Sedgwick Noble Lowndes is a strong believer in integrated healthcare, but Jones says the market is being held back by “short-termism’.
“It is vital companies apply risk management concepts to their healthcare strategies if to avoid future losses,” he asserts.
The move towards integrated healthcare is favoured by the large PMI providers. Aidan Taylor, corporate marketing manager of Guardian Health, which recently took over PPP, says the aim is to offer large clients a “seamless service”.
He says his company is working towards being able to offer clients a range of services beyond health insurance. Helplines, he says, are an example of this, and he adds that the aim will be to offer major clients a dedicated team to manage all healthcare needs.

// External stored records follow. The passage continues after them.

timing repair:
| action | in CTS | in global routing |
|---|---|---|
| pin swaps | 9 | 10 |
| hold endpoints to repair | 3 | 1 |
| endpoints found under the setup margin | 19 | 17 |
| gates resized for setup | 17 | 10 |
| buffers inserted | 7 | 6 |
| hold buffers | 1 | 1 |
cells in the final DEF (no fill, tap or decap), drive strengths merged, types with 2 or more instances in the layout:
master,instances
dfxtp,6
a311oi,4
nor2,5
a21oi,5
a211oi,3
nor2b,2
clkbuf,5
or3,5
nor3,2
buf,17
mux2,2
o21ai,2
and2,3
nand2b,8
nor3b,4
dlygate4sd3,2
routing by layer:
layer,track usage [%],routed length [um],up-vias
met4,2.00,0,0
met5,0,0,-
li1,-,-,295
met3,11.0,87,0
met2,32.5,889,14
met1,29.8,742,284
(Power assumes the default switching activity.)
$ cat src/rtl/uart_rx.sv
// Purpose: UART receiver, LSB-first payload, 1 start and 1 stop bit, mid-bit sampling.
// Latency: valid or frame_err pulses one cycle after the stop-bit sample (2-flop input sync ahead of that).
// Backpressure: none; the consumer must take uart_rx_data on the valid pulse. uart_rx_en low aborts to IDLE.
module uart_rx #(
  parameter int CLK_HZ       = 50_000_000,
  parameter int BIT_RATE     = 9600,
  parameter int PAYLOAD_BITS = 8
) (
  input  logic                    clk,
  input  logic                    reset_n,
  input  logic                    uart_rxd,
  input  logic                    uart_rx_en,
  output logic [PAYLOAD_BITS-1:0] uart_rx_data,
  output logic                    uart_rx_valid,
  output logic                    uart_rx_frame_err,
  output logic                    uart_rx_busy
);

  localparam int CYCLES_PER_BIT = CLK_HZ / BIT_RATE;
  localparam int HALF_BIT       = CYCLES_PER_BIT / 2;
  localparam int CNT_W          = $clog2(CYCLES_PER_BIT + 1);
  localparam int IDX_W          = $clog2(PAYLOAD_BITS + 1);

  // Terminal counts: the counter starts at 0 on entry, so N cycles end at N-1.
  localparam logic [CNT_W-1:0] CNT_FULL = CNT_W'(CYCLES_PER_BIT - 1);
  localparam logic [CNT_W-1:0] CNT_HALF = CNT_W'(HALF_BIT - 1);
  localparam logic [IDX_W-1:0] IDX_LAST = IDX_W'(PAYLOAD_BITS - 1);

  typedef enum logic [2:0] {
    IDLE       = 3'd0,
    START      = 3'd1,
    DATA       = 3'd2,
    STOP       = 3'd3,
    BREAK_WAIT = 3'd4
  } state_t;

  state_t                  state_q;
  logic                    rxd_meta_q;
  logic                    rxd_s_q;
  logic [CNT_W-1:0]        cnt_q;
  logic [IDX_W-1:0]        idx_q;
  logic [PAYLOAD_BITS-1:0] shift_q;
  logic [PAYLOAD_BITS-1:0] data_q;
  logic                    valid_q;
  logic                    ferr_q;

  // Two-flop synchronizer on the serial line; resets to the idle (high) level.
  always_ff @(posedge clk or negedge reset_n) begin
    if (!reset_n) begin
      rxd_meta_q <= 1'b1;
      rxd_s_q    <= 1'b1;
    end else begin
      rxd_meta_q <= uart_rxd;
      rxd_s_q    <= rxd_meta_q;
    end
  end

  // Frame FSM: start qualification at half bit, then one sample per bit period.
  always_ff @(posedge clk or negedge reset_n) begin
    if (!reset_n) begin
      state_q <= IDLE;
      cnt_q   <= '0;
      idx_q   <= '0;
      shift_q <= '0;
      data_q  <= '0;
      valid_q <= 1'b0;
      ferr_q  <= 1'b0;
    end else begin
      valid_q <= 1'b0;
      ferr_q  <= 1'b0;
      if (state_q != IDLE && !uart_rx_en) begin
        // Disable mid-frame drops the partial byte silently.
        state_q <= IDLE;
        cnt_q   <= '0;
        idx_q   <= '0;
      end else begin
        case (state_q)
          IDLE: begin
            if (uart_rx_en && !rxd_s_q) begin
              state_q <= START;
              cnt_q   <= '0;
            end
          end
          START: begin
            if (cnt_q == CNT_HALF) begin
              cnt_q <= '0;
              if (!rxd_s_q) begin
                state_q <= DATA;
                idx_q   <= '0;
              end else begin
                // Line went back high before mid start bit: treat as glitch.
                state_q <= IDLE;
              end
            end else begin
              cnt_q <= cnt_q + CNT_W'(1);
            end
          end
          DATA: begin
            if (cnt_q == CNT_FULL) begin
              cnt_q   <= '0;
              shift_q <= {rxd_s_q, shift_q[PAYLOAD_BITS-1:1]};
              if (idx_q == IDX_LAST) begin
                state_q <= STOP;
              end else begin
                idx_q <= idx_q + IDX_W'(1);
              end
            end else begin
              cnt_q <= cnt_q + CNT_W'(1);
            end
          end
          STOP: begin
            if (cnt_q == CNT_FULL) begin
              cnt_q <= '0;
              if (rxd_s_q) begin
                data_q  <= shift_q;
                valid_q <= 1'b1;
                state_q <= IDLE;
              end else begin
                // Low stop bit: report and wait out a possible break.
                ferr_q  <= 1'b1;
                state_q <= BREAK_WAIT;
              end
            end else begin
              cnt_q <= cnt_q + CNT_W'(1);
            end
          end
          BREAK_WAIT: begin
            if (rxd_s_q) begin
              state_q <= IDLE;
            end
          end
          default: begin
            state_q <= IDLE;
          end
        endcase
      end
    end
  end

  assign uart_rx_data      = data_q;
  assign uart_rx_valid     = valid_q;
  assign uart_rx_frame_err = ferr_q;
  assign uart_rx_busy      = (state_q != IDLE);

endmodule
`config.mk`:
```
export PLATFORM = sky130hd
export DESIGN_NAME = dummy_req_collector
export DESIGN_NICKNAME = d
export VERILOG_FILES = /design/src/rtl/cf_math_pkg.sv /design/src/rtl/dummy_req_pkg.sv /design/src/rtl/dummy_rr_pick.sv /design/src/rtl/lzc.sv /design/src/rtl/dummy_req_collector.sv
export SDC_FILE = /design/constraint.sdc
export NUM_CORES = 1
export LEC_CHECK = 0
export ABC_AREA = 1
export BUFFER_PORTS_ARGS = -buffer_cell sky130_fd_sc_hd__buf_2
export CORE_MARGIN = 5
export CORE_UTILIZATION = 35
export DETAILED_ROUTE_END_ITERATION = 12
export HOLD_SLACK_MARGIN = 0.15
export PLACE_DENSITY = 0.7
export SYNTH_ARGS = -nofsm -noshare
export SYNTH_HDL_FRONTEND = slang
export SYNTH_SLANG_ARGS = --single-unit
```
`constraint.sdc`:
```
create_clock -name clk_i -period 3.53 [get_ports clk_i]
set_input_delay 0.706 -clock clk_i [delete_from_list [all_inputs] [get_ports clk_i]]
set_output_delay 0.706 -clock clk_i [all_outputs]
set_load 0.01 [all_outputs]
```
`src/rtl/cf_math_pkg.sv`:
```
// Minimal subset of the common_cells math helpers used for index and count widths.
package cf_math_pkg;

  // Bits needed to address num_idx entries; never less than one bit.
  function automatic int unsigned idx_width(input int unsigned num_idx);
    return (num_idx > 32'd1) ? unsigned'($clog2(num_idx)) : 32'd1;
  endfunction

endpackage

```
`src/rtl/dummy_req_pkg.sv`:
```
// Shared types and the round-robin mask helper for the request collector.
package dummy_req_pkg;

  localparam int unsigned NumReq   = 32'd8;
  localparam int unsigned IdxWidth = cf_math_pkg::idx_width(NumReq);
  // Widest request vector rr_mask can describe; callers truncate to their own width.
  localparam int unsigned MaxReq   = 32'd64;

  typedef logic [IdxWidth-1:0] req_idx_t;

  // All bits strictly above last; empty once last is the top index.
  function automatic logic [MaxReq-1:0] rr_mask(input int unsigned last);
    return {MaxReq{1'b1}} << (last + 32'd1);
  endfunction

endpackage

```
`src/rtl/dummy_rr_pick.sv`:
```
// Combinational round-robin pick: lowest pending bit above last, else lowest pending bit.
module dummy_rr_pick
  import dummy_req_pkg::*;
#(
  parameter int unsigned NumReq   = dummy_req_pkg::NumReq,
  parameter int unsigned IdxWidth = cf_math_pkg::idx_width(NumReq)
) (
  input  logic [NumReq-1:0]   pend_i,
  input  logic [IdxWidth-1:0] last_i,
  output logic [IdxWidth-1:0] pick_o,
  output logic                any_o
);

  logic [NumReq-1:0]   mask_s;
  logic [NumReq-1:0]   masked_s;
  logic [IdxWidth-1:0] cnt_masked_s;
  logic [IdxWidth-1:0] cnt_all_s;
  logic                empty_masked_s;
  logic                empty_all_s;

  assign mask_s   = NumReq'(rr_mask(32'(last_i)));
  assign masked_s = pend_i & mask_s;

  lzc #(
    .WIDTH    (NumReq),
    .MODE     (1'b0),
    .CNT_WIDTH(IdxWidth)
  ) i_lzc_masked (
    .in_i   (masked_s),
    .cnt_o  (cnt_masked_s),
    .empty_o(empty_masked_s)
  );

  lzc #(
    .WIDTH    (NumReq),
    .MODE     (1'b0),
    .CNT_WIDTH(IdxWidth)
  ) i_lzc_all (
    .in_i   (pend_i),
    .cnt_o  (cnt_all_s),
    .empty_o(empty_all_s)
  );

  assign pick_o = empty_masked_s ? cnt_all_s : cnt_masked_s;
  assign any_o  = ~empty_all_s;

endmodule

```
`src/rtl/lzc.sv`:
```
// Leading/trailing zero counter compatible with the common_cells lzc interface.
module lzc #(
  parameter int unsigned WIDTH     = 32'd2,
  parameter bit          MODE      = 1'b0,
  parameter int unsigned CNT_WIDTH = cf_math_pkg::idx_width(WIDTH)
) (
  input  logic [WIDTH-1:0]     in_i,
  output logic [CNT_WIDTH-1:0] cnt_o,
  output logic                 empty_o
);

  // MODE 0 returns the lowest set bit, MODE 1 the count of leading zeros.
  always_comb begin
    cnt_o = '0;
    if (MODE) begin
      for (int i = 0; i < int'(WIDTH); i++) begin
        if (in_i[i]) begin
          cnt_o = CNT_WIDTH'(int'(WIDTH) - 1 - i);
        end else begin
          cnt_o = cnt_o;
        end
      end
    end else begin
      for (int i = int'(WIDTH) - 1; i >= 0; i--) begin
        if (in_i[i]) begin
          cnt_o = CNT_WIDTH'(i);
        end else begin
          cnt_o = cnt_o;
        end
      end
    end
  end

  assign empty_o = ~|in_i;

endmodule

```
`src/rtl/dummy_req_collector.sv`:
```
// Sticky request collector presenting one round-robin granted index per valid/ready handshake.
module dummy_req_collector
  import dummy_req_pkg::*;
#(
  parameter int unsigned NumReq   = 32'd8,
  parameter int unsigned IdxWidth = cf_math_pkg::idx_width(NumReq),
  parameter int unsigned CntWidth = cf_math_pkg::idx_width(NumReq + 32'd1)
) (
  input  logic                clk_i,
  input  logic                rst_i,
  input  logic                clear_i,
  input  logic [NumReq-1:0]   req_i,
  output logic                valid_o,
  input  logic                ready_i,
  output logic [IdxWidth-1:0] idx_o,
  output logic [NumReq-1:0]   pending_o,
  output logic [CntWidth-1:0] count_o,
  output logic                dropped_o
);

  localparam logic [NumReq-1:0]   OneHot  = {{(NumReq-1){1'b0}}, 1'b1};
  localparam logic [IdxWidth-1:0] LastRst = IdxWidth'(NumReq - 32'd1);

  logic [NumReq-1:0]   pend_q, pend_d;
  logic                valid_q, valid_d;
  logic [IdxWidth-1:0] idx_q, idx_d;
  logic [IdxWidth-1:0] last_q, last_d;
  logic                drop_q, drop_d;
  logic [CntWidth-1:0] count_s;

  logic [IdxWidth-1:0] pick_s;
  logic                any_s;
  logic                load_s;
  logic [NumReq-1:0]   clr_mask_s;

  dummy_rr_pick #(
    .NumReq  (NumReq),
    .IdxWidth(IdxWidth)
  ) i_pick (
    .pend_i(pend_q),
    .last_i(last_q),
    .pick_o(pick_s),
    .any_o (any_s)
  );

  assign load_s     = ~valid_q | ready_i;
  assign clr_mask_s = (load_s && any_s) ? (OneHot << pick_s) : '0;

  // Next state: clear flushes everything; otherwise set-wins pending update and optional grant.
  always_comb begin
    pend_d  = (pend_q & ~clr_mask_s) | req_i;
    drop_d  = |(req_i & pend_q & ~clr_mask_s);
    valid_d = valid_q;
    idx_d   = idx_q;
    last_d  = last_q;
    if (clear_i) begin
      pend_d  = '0;
      drop_d  = 1'b0;
      valid_d = 1'b0;
      idx_d   = '0;
      last_d  = LastRst;
    end else if (load_s) begin
      valid_d = any_s;
      if (any_s) begin
        idx_d  = pick_s;
        last_d = pick_s;
      end else begin
        idx_d  = idx_q;
        last_d = last_q;
      end
    end else begin
      valid_d = valid_q;
    end
  end

  // State registers.
  always_ff @(posedge clk_i or posedge rst_i) begin
    if (rst_i) begin
      pend_q  <= '0;
      valid_q <= 1'b0;
      idx_q   <= '0;
      last_q  <= LastRst;
      drop_q  <= 1'b0;
    end else begin
      pend_q  <= pend_d;
      valid_q <= valid_d;
      idx_q   <= idx_d;
      last_q  <= last_d;
      drop_q  <= drop_d;
    end
  end

  // Population count of the registered pending vector.
  always_comb begin
    count_s = '0;
    for (int k = 0; k < int'(NumReq); k++) begin
      count_s = count_s + CntWidth'(pend_q[k]);
    end
  end

  assign valid_o   = valid_q;
  assign idx_o     = idx_q;
  assign pending_o = pend_q;
  assign count_o   = count_s;
  assign dropped_o = drop_q;

endmodule

```
; Word-level counts from Yosys, hierarchy flattened
; Index checks and enable logic that the tools add are counted.
[totals]
register_bits = 16
word_cells = 56
[op_classes]
n_addsub = 8
shift = 2
n_mux = 26
n_bitwise = 8
reduce_logical = 7
[ops]
columns = operator, count
row1 = "64-bit by 32-bit << shifter with 8-bit output, first input constant", 1
row2 = 3-bit 2-to-1 mux, 21
row3 = 8-bit AND, 4
row4 = 8-bit OR reduction, 3
row5 = 4-bit by 1-bit adder with 4-bit output, 4
row6 = 8-bit 2-to-1 mux, 2
row7 = 8-bit NOT, 1
row8 = 8-bit bitwise OR, 1
row9 = "1-bit by 3-bit << shifter with 8-bit output, first input constant", 1
row10 = 3-bit by 1-bit adder with 4-bit output, 1
row11 = "3-bit by 1-bit adder with 4-bit output, second input constant", 1
row12 = 2-bit nonzero test, 2
row13 = 2-bit by 1-bit adder with 3-bit output, 1
row14 = 1-bit 2-to-1 mux, 3
row15 = 1-bit by 1-bit adder with 2-bit output, 1
row16 = 2-bit AND reduction, 1
row17 = 1-bit logical AND, 1
row18 = 1-bit NOT, 1
row19 = 1-bit bitwise OR, 1

; Logic depth before layout (Yosys ltp)
[depth]
ltp_word = 18
mapped_depth = 19
mapped_depth_nobuf = 19

; Hierarchy
; From an unflattened synthesis, not the netlist that was laid out.
[unflattened]
cells_unflattened = 213
hier_area_um2 = 1447.6
[by_module_without_submodules]
columns = module, n_inst, cells_per_inst, area_per_inst_um2
row1 = dummy_req_collector, 1, 131, 1043.5
row2 = lzc, 2, 21, 101.3
row3 = dummy_rr_pick, 1, 40, 201.4

; Least setup slack after synthesis
; Ideal clock, no wire load.
[synth_timing]
kind = register -> output
from = register pend_q[0], in the netlist pending_o[0]
to = output port count_o[2]
arrival_ns = 2.812
slack_ns = 0.012
path_stages_with_launch = 10
n_path_buf = 0
cell_sequence = dfrtp_1 fa_1 inv_1 fa_1 fa_1 inv_1 ha_1 inv_1 fa_1 xnor2_1
[synth_via]
elab_chain_cells = 7
[synth_lines]
columns = element, line
row1 = from (decl), dummy_req_collector.sv:24  ; logic [NumReq-1:0] pend_q, pend_d;
row2 = from (signal assigned), dummy_req_collector.sv:85  ; pend_q <= pend_d;
row3 = 1-bit by 1-bit adder with 2-bit output, dummy_req_collector.sv:97  ; count_s = count_s + CntWidth'(pend_q[k]);
row4 = 2-bit by 1-bit adder with 3-bit output, dummy_req_collector.sv:97
row5 = 3-bit by 1-bit adder with 4-bit output, dummy_req_collector.sv:97
row6 = 4-bit by 1-bit adder with 4-bit output (4 in a row), dummy_req_collector.sv:97
row7 = to (decl), dummy_req_collector.sv:17  ; output logic [CntWidth-1:0] count_o,
; No other way between the ends.

; Worst setup path after layout
[layout_timing]
from = register pend_q[0], in the netlist pending_o[0]
to = output port count_o[1]
; Same word-level chain as after synthesis.
==> src/rtl/bus_arbiter_if.sv <==
// Bus arbiter interface: master requests in, granted/decoded bus out.
interface bus_arbiter_if #(
    parameter int NUM_MASTERS = 4,
    parameter int NUM_DEVICES = 8,
    parameter int A_WIDTH     = 32
);
    logic [NUM_MASTERS-1:0]         req;
    logic [NUM_MASTERS*A_WIDTH-1:0] addr_in;
    logic [2*NUM_MASTERS-1:0]       burst_in;
    logic [NUM_MASTERS-1:0]         write_in;
    logic                           dev_wait;
    logic [NUM_MASTERS-1:0]         grant;
    logic [NUM_DEVICES-1:0]         device_en;
    logic [A_WIDTH-1:0]             bus_addr;
    logic [1:0]                     bus_burst;
    logic                           bus_write;
    logic                           bus_busy;
    logic                           timeout_err;
    logic                           decode_err;

    modport master (
        input  req, addr_in, burst_in, write_in, dev_wait,
        output grant, device_en, bus_addr, bus_burst, bus_write,
        output bus_busy, timeout_err, decode_err
    );

    modport slave (
        output req, addr_in, burst_in, write_in, dev_wait,
        input  grant, device_en, bus_addr, bus_burst, bus_write,
        input  bus_busy, timeout_err, decode_err
    );
endinterface

==> src/rtl/bus_arbiter.sv <==
// Round-robin multi-master arbiter with device decode,
// burst beat tracking and wait-state timeout.
module bus_arbiter #(
    parameter int NUM_MASTERS  = 4,
    parameter int NUM_DEVICES  = 8,
    parameter int A_WIDTH      = 32,
    parameter int DEV_SEL_BITS = 3,
    parameter int TIMEOUT      = 255
) (
    input logic           clk,
    input logic           reset_L,
    bus_arbiter_if.master bus
);
    localparam int IW = (NUM_MASTERS > 1) ? $clog2(NUM_MASTERS) : 1;
    localparam int WW = $clog2(TIMEOUT + 1);
    localparam logic [A_WIDTH-1:0] SEL_MASK =
        {{DEV_SEL_BITS{1'b1}}, {(A_WIDTH-DEV_SEL_BITS){1'b0}}};

    typedef enum logic [1:0] {IDLE, GRANT, RELEASE} state_t;

    state_t                 state, state_n;
    logic [IW-1:0]          ptr, ptr_n, owner, owner_n, win;
    logic [3:0]             beats, beats_n;
    logic [WW-1:0]          wcnt, wcnt_n;
    logic [NUM_MASTERS-1:0] grant_q, grant_n;
    logic [NUM_DEVICES-1:0] dev_q, dev_n;
    logic [A_WIDTH-1:0]     addr_q, addr_n, sel_addr;
    logic [1:0]             burst_q, burst_n, sel_burst;
    logic                   write_q, write_n;
    logic                   terr_q, terr_n, derr_q, derr_n;
    logic                   found, done, abort, tmo;
    logic [DEV_SEL_BITS-1:0] dev_idx;
    int                     j;

    // First requester at or after the pointer, wrapping
    always_comb begin
        found = 1'b0;
        win   = '0;
        j     = 0;
        for (int k = 0; k < NUM_MASTERS; k++) begin
            j = int'(ptr) + k;
            if (j >= NUM_MASTERS) j = j - NUM_MASTERS;
            if (!found && bus.req[j]) begin
                found = 1'b1;
                win   = IW'(j);
            end
        end
    end

    assign sel_addr  = bus.addr_in[int'(win)*A_WIDTH +: A_WIDTH];
    assign sel_burst = bus.burst_in[2*int'(win) +: 2];
    assign dev_idx   = sel_addr[A_WIDTH-1 -: DEV_SEL_BITS];

    assign done  = !bus.dev_wait &&
                   (({1'b0, beats} + 5'd1) == (5'd1 << burst_q));
    assign abort = !bus.req[owner];
    assign tmo   = bus.dev_wait && ((int'(wcnt) + 1) >= TIMEOUT);

    always_comb begin
        state_n = state;
        ptr_n   = ptr;
        owner_n = owner;
        beats_n = beats;
        wcnt_n  = wcnt;
        grant_n = grant_q;
        dev_n   = dev_q;
        addr_n  = addr_q;
        burst_n = burst_q;
        write_n = write_q;
        terr_n  = 1'b0;
        derr_n  = 1'b0;
        unique case (state)
            IDLE: begin
                if (found) begin
                    owner_n = win;
                    addr_n  = sel_addr & ~SEL_MASK;
                    burst_n = sel_burst;
                    write_n = bus.write_in[win];
                    grant_n = NUM_MASTERS'(1) << win;
                    beats_n = '0;
                    wcnt_n  = '0;
                    if (int'(dev_idx) < NUM_DEVICES) begin
                        dev_n   = NUM_DEVICES'(1) << dev_idx;
                        state_n = GRANT;
                    end else begin
                        dev_n   = '0;
                        derr_n  = 1'b1;
                        state_n = RELEASE;
                    end
                end
            end
            GRANT: begin
                if (!bus.dev_wait) begin
                    beats_n = beats + 4'd1;
                    wcnt_n  = '0;
                end else if (wcnt != {WW{1'b1}}) begin
                    wcnt_n = wcnt + 1'b1;
                end
                if (done || abort || tmo) begin
                    terr_n  = !done && !abort;
                    grant_n = '0;
                    dev_n   = '0;
                    burst_n = '0;
                    write_n = 1'b0;
                    state_n = RELEASE;
                end
            end
            RELEASE: begin
                grant_n = '0;
                dev_n   = '0;
                burst_n = '0;
                write_n = 1'b0;
                ptr_n   = (int'(owner) == NUM_MASTERS-1) ? '0 : owner + 1'b1;
                state_n = IDLE;
            end
            default: state_n = IDLE;
        endcase
    end

    always_ff @(posedge clk) begin
        if (!reset_L) begin
            state   <= IDLE;
            ptr     <= '0;
            owner   <= '0;
            beats   <= '0;
            wcnt    <= '0;
            grant_q <= '0;
            dev_q   <= '0;
            addr_q  <= '0;
            burst_q <= '0;
            write_q <= 1'b0;
            terr_q  <= 1'b0;
            derr_q  <= 1'b0;
        end else begin
            state   <= state_n;
            ptr     <= ptr_n;
            owner   <= owner_n;
            beats   <= beats_n;
            wcnt    <= wcnt_n;
            grant_q <= grant_n;
            dev_q   <= dev_n;
            addr_q  <= addr_n;
            burst_q <= burst_n;
            write_q <= write_n;
            terr_q  <= terr_n;
            derr_q  <= derr_n;
        end
    end

    assign bus.grant       = grant_q;
    assign bus.device_en   = dev_q;
    assign bus.bus_addr    = addr_q;
    assign bus.bus_burst   = burst_q;
    assign bus.bus_write   = write_q;
    assign bus.bus_busy    = (state != IDLE);
    assign bus.timeout_err = terr_q;
    assign bus.decode_err  = derr_q;
endmodule

==> src/flat_wrapper.sv <==
// flat-port wrapper written by rule: the top's interface ports become plain ports
module bus_arbiter_flat 
#(
    parameter int NUM_MASTERS  = 4,
    parameter int NUM_DEVICES  = 8,
    parameter int A_WIDTH      = 32,
    parameter int DEV_SEL_BITS = 3,
    parameter int TIMEOUT      = 255
)
  (clk, reset_L, bus_req, bus_addr_in, bus_burst_in, bus_write_in, bus_dev_wait, bus_grant, bus_device_en, bus_bus_addr, bus_bus_burst, bus_bus_write, bus_bus_busy, bus_timeout_err, bus_decode_err);
  bus_arbiter_if #(.NUM_MASTERS(NUM_MASTERS), .NUM_DEVICES(NUM_DEVICES), .A_WIDTH(A_WIDTH)) bus_i ();
  input logic clk;
  input logic reset_L;
  input wire logic [$bits(bus_i.req)-1:0] bus_req;
  input wire logic [$bits(bus_i.addr_in)-1:0] bus_addr_in;
  input wire logic [$bits(bus_i.burst_in)-1:0] bus_burst_in;
  input wire logic [$bits(bus_i.write_in)-1:0] bus_write_in;
  input wire logic [$bits(bus_i.dev_wait)-1:0] bus_dev_wait;
  output wire logic [$bits(bus_i.grant)-1:0] bus_grant;
  output wire logic [$bits(bus_i.device_en)-1:0] bus_device_en;
  output wire logic [$bits(bus_i.bus_addr)-1:0] bus_bus_addr;
  output wire logic [$bits(bus_i.bus_burst)-1:0] bus_bus_burst;
  output wire logic [$bits(bus_i.bus_write)-1:0] bus_bus_write;
  output wire logic [$bits(bus_i.bus_busy)-1:0] bus_bus_busy;
  output wire logic [$bits(bus_i.timeout_err)-1:0] bus_timeout_err;
  output wire logic [$bits(bus_i.decode_err)-1:0] bus_decode_err;
  assign bus_i.req = bus_req;
  assign bus_i.addr_in = bus_addr_in;
  assign bus_i.burst_in = bus_burst_in;
  assign bus_i.write_in = bus_write_in;
  assign bus_i.dev_wait = bus_dev_wait;
  assign bus_grant = bus_i.grant;
  assign bus_device_en = bus_i.device_en;
  assign bus_bus_addr = bus_i.bus_addr;
  assign bus_bus_burst = bus_i.bus_burst;
  assign bus_bus_write = bus_i.bus_write;
  assign bus_bus_busy = bus_i.bus_busy;
  assign bus_timeout_err = bus_i.timeout_err;
  assign bus_decode_err = bus_i.decode_err;
  bus_arbiter #(.NUM_MASTERS(NUM_MASTERS), .NUM_DEVICES(NUM_DEVICES), .A_WIDTH(A_WIDTH), .DEV_SEL_BITS(DEV_SEL_BITS), .TIMEOUT(TIMEOUT)) u_core (.clk(clk), .reset_L(reset_L), .bus(bus_i));
endmodule
==> config.mk <==
export PLATFORM = sky130hd
export DESIGN_NAME = bus_arbiter_flat
export DESIGN_NICKNAME = d
export VERILOG_FILES = /design/src/rtl/bus_arbiter_if.sv /design/src/rtl/bus_arbiter.sv /design/src/flat_wrapper.sv
export SDC_FILE = /design/constraint.sdc
export NUM_CORES = 1
export LEC_CHECK = 0
export CELL_PAD_IN_SITES_DETAIL_PLACEMENT = 0
export CELL_PAD_IN_SITES_GLOBAL_PLACEMENT = 1
export CORE_ASPECT_RATIO = 0.5
export CORE_MARGIN = 1.5
export CORE_UTILIZATION = 28
export DETAILED_ROUTE_END_ITERATION = 10
export PLACE_DENSITY = 0.78
export SYNTH_ARGS = -nofsm -noshare
export SYNTH_HDL_FRONTEND = slang
export SYNTH_SLANG_ARGS = --single-unit
==> constraint.sdc <==
create_clock -name clk -period 2.5 [get_ports clk]
set_clock_uncertainty 0.15 [all_clocks]
set_input_delay 0.25 -clock clk [delete_from_list [all_inputs] [get_ports clk]]
set_output_delay 0.25 -clock clk [all_outputs]
set_load 0.02 [all_outputs]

“Traditionally insurers have always thought about the product sale, but we must do more than that now. We must provide what our customers want.” But since Guardian wants to work with small intermediaries as well as large specialists, Taylor does not believe in criticising the smaller player. “We believe more brokers should be selling healthcover,” he argues.
Of course using a large employee benefits consultant will cost the client more in the short term. AON’s Dean concedes that his firm’s fees are probably higher than those charged by a PMI broker. But, he says, when looked at over a period of time, it is highly likely costs will be reduced as a result of integrated healthcare advice.
If the concept of integrated care takes off, small intermediaries will be reluctant to take a back seat. Glen Smith is an intermediary at small healthcare specialist, Healthcare Partners, in Bushey, Hertfordshire. He has a number of corporate clients, and says all are highly satisfied with the service he provides.
“In my view, companies who use fee-based brokers will end up paying more and may not get better service. I work hard on my clients’ behalf to get them the best deal, I am not just adding to their costs.” He points out that with many services such as helplines being provided by outside companies, it is still possible for a small intermediary to offer a co-ordinated approach, using the expertise of external providers.
Many intermediaries may feel integrated healthcare is fine in concept but is likely only to be used by multinational firms. However, they would be advised to think again. AON’s Dean believes the principles of integrated healthcare can be applied by companies with as few as 150 staff. Sedgwick Noble Lowndes says it would also be happy to work with smaller companies.
The message for smaller intermediaries it would seem, is to find out as much as possible about their clients’ needs, and then look to provide a service which does not merely look at PMI cover.
As Sabey of Lawrence Somerset summarises: “The greater the understanding of the different requirements of various types of corporates in terms of insurance, service and care, the better the chance of forming a successful market strategy.”